### PROVIDED ENTRIES

From an optimization exercise on the open Yosys and OpenROAD flow, aimed at small area, a short achievable clock period and few clock cycles per item; shortcuts taken in it are not production practice. Where RTL was checked, it was by simulation tests only, not by an equivalence proof against the original. No activity file was given, so power comes from the tool's default toggle rates.

// dwibus_codec
module dwibus_codec (
    input  wire         clk,
    input  wire         rst,         
    input  wire         start,       
    input  wire         op,          
    input  wire [7:0]   self_addr,   
    input  wire [479:0] frame_in,
    output wire         ready,
    output reg          done,        
    output wire [7:0]   status,
    output wire [7:0]   crc,
    output wire [479:0] frame_out
);
    wire [479:0] fi = frame_in;
    reg         busy;
    reg [439:0] img;       
    reg [7:0]   pc_q;      
    reg [7:0]   ps_q;      
    reg         chk_q;     
    reg [3:0]   pre_q;     
    reg [7:0]   crc_q;
    reg [7:0]   syn_q;     
    wire [15:0] part_in;   
    wire [15:0] crc_syn;   
    assign ready = ~busy;
    wire [15:0] m01 = op ? fi[15:0] : 16'h55AA;
    wire p0;
    dw_xor2 u_p0 (.a(fi[63]), .b(fi[176]), .y(p0));
    wire p1;
    dw_xor2 u_p1 (.a(fi[305]), .b(fi[434]), .y(p1));
    wire p2;
    dw_xor2 u_p2 (.a(fi[67]), .b(fi[196]), .y(p2));
    wire p3;
    dw_xor2 u_p3 (.a(fi[325]), .b(fi[454]), .y(p3));
    wire p4;
    dw_xor2 u_p4 (.a(fi[105]), .b(fi[234]), .y(p4));
    wire p5;
    dw_xor2 u_p5 (.a(fi[111]), .b(fi[224]), .y(p5));
    wire p6;
    dw_xor2 u_p6 (.a(fi[17]), .b(fi[146]), .y(p6));
    wire p7;
    dw_xor2 u_p7 (.a(fi[275]), .b(fi[404]), .y(p7));
    wire p8;
    dw_xor2 u_p8 (.a(fi[26]), .b(fi[155]), .y(p8));
    wire p9;
    dw_xor2 u_p9 (.a(fi[284]), .b(fi[413]), .y(p9));
    wire p10;
    dw_xor2 u_p10 (.a(fi[36]), .b(fi[165]), .y(p10));
    wire p11;
    dw_xor2 u_p11 (.a(fi[294]), .b(fi[423]), .y(p11));
    wire p12;
    dw_xor2 u_p12 (.a(fi[57]), .b(fi[186]), .y(p12));
    wire p13;
    dw_xor2 u_p13 (.a(fi[315]), .b(fi[444]), .y(p13));
    wire p14;
    dw_xor2 u_p14 (.a(fi[81]), .b(fi[210]), .y(p14));
    wire p15;
    dw_xor2 u_p15 (.a(fi[91]), .b(fi[220]), .y(p15));
  ...
For scale: roughly 1400 cells after synthesis, ~480 flip-flops, ~990 I/O pins.
Settings: LEC_CHECK=0, CAP_MARGIN=20, CORE_AREA=10 10 290 290, DIE_AREA=0 0 300 300, PLACE_DENSITY=0.6, SETUP_SLACK_MARGIN=2.3, SLEW_MARGIN=20, SYNTH_HIERARCHICAL=1, SYNTH_MINIMUM_KEEP_SIZE=0; clock period 5.0 ns.
standard.sh (not shown) runs the stock make flow with config.mk's settings and CLKGATE_MAP_FILE= SYNTH_SCRIPT=/design/flow/synth_recipe.tcl, a recipe that flattens the netlist after the stock synthesis.
==> flow/flow/run.sh <==
#!/bin/bash
# Own layout flow: the standard flow, with each port buffered by the
# smallest buffer (buf_1) instead of the one buffer_ports picks by default.
set -euo pipefail
bash standard.sh "BUFFER_PORTS_ARGS=-buffer_cell sky130_fd_sc_hd__buf_1" finish > standard_flow.log 2>&1
Testbench counts at the start, summed over its fixed seeds: cycles 3,840, frames 1,920.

######

TASK »
The answer should be the exact lines running from the line containing "wire [15:0] part_in;" to the last line of the entries, with nothing else.

OUTPUT OF THE TASK »
    wire [15:0] part_in;   
    wire [15:0] crc_syn;   
    assign ready = ~busy;
    wire [15:0] m01 = op ? fi[15:0] : 16'h55AA;
    wire p0;
    dw_xor2 u_p0 (.a(fi[63]), .b(fi[176]), .y(p0));
    wire p1;
    dw_xor2 u_p1 (.a(fi[305]), .b(fi[434]), .y(p1));
    wire p2;
    dw_xor2 u_p2 (.a(fi[67]), .b(fi[196]), .y(p2));
    wire p3;
    dw_xor2 u_p3 (.a(fi[325]), .b(fi[454]), .y(p3));
    wire p4;
    dw_xor2 u_p4 (.a(fi[105]), .b(fi[234]), .y(p4));
    wire p5;
    dw_xor2 u_p5 (.a(fi[111]), .b(fi[224]), .y(p5));
    wire p6;
    dw_xor2 u_p6 (.a(fi[17]), .b(fi[146]), .y(p6));
    wire p7;
    dw_xor2 u_p7 (.a(fi[275]), .b(fi[404]), .y(p7));
    wire p8;
    dw_xor2 u_p8 (.a(fi[26]), .b(fi[155]), .y(p8));
    wire p9;
    dw_xor2 u_p9 (.a(fi[284]), .b(fi[413]), .y(p9));
    wire p10;
    dw_xor2 u_p10 (.a(fi[36]), .b(fi[165]), .y(p10));
    wire p11;
    dw_xor2 u_p11 (.a(fi[294]), .b(fi[423]), .y(p11));
    wire p12;
    dw_xor2 u_p12 (.a(fi[57]), .b(fi[186]), .y(p12));
    wire p13;
    dw_xor2 u_p13 (.a(fi[315]), .b(fi[444]), .y(p13));
    wire p14;
    dw_xor2 u_p14 (.a(fi[81]), .b(fi[210]), .y(p14));
    wire p15;
    dw_xor2 u_p15 (.a(fi[91]), .b(fi[220]), .y(p15));
  ...
For scale: roughly 1400 cells after synthesis, ~480 flip-flops, ~990 I/O pins.
Settings: LEC_CHECK=0, CAP_MARGIN=20, CORE_AREA=10 10 290 290, DIE_AREA=0 0 300 300, PLACE_DENSITY=0.6, SETUP_SLACK_MARGIN=2.3, SLEW_MARGIN=20, SYNTH_HIERARCHICAL=1, SYNTH_MINIMUM_KEEP_SIZE=0; clock period 5.0 ns.
standard.sh (not shown) runs the stock make flow with config.mk's settings and CLKGATE_MAP_FILE= SYNTH_SCRIPT=/design/flow/synth_recipe.tcl, a recipe that flattens the netlist after the stock synthesis.
==> flow/flow/run.sh <==
#!/bin/bash
# Own layout flow: the standard flow, with each port buffered by the
# smallest buffer (buf_1) instead of the one buffer_ports picks by default.
set -euo pipefail
bash standard.sh "BUFFER_PORTS_ARGS=-buffer_cell sky130_fd_sc_hd__buf_1" finish > standard_flow.log 2>&1
Testbench counts at the start, summed over its fixed seeds: cycles 3,840, frames 1,920.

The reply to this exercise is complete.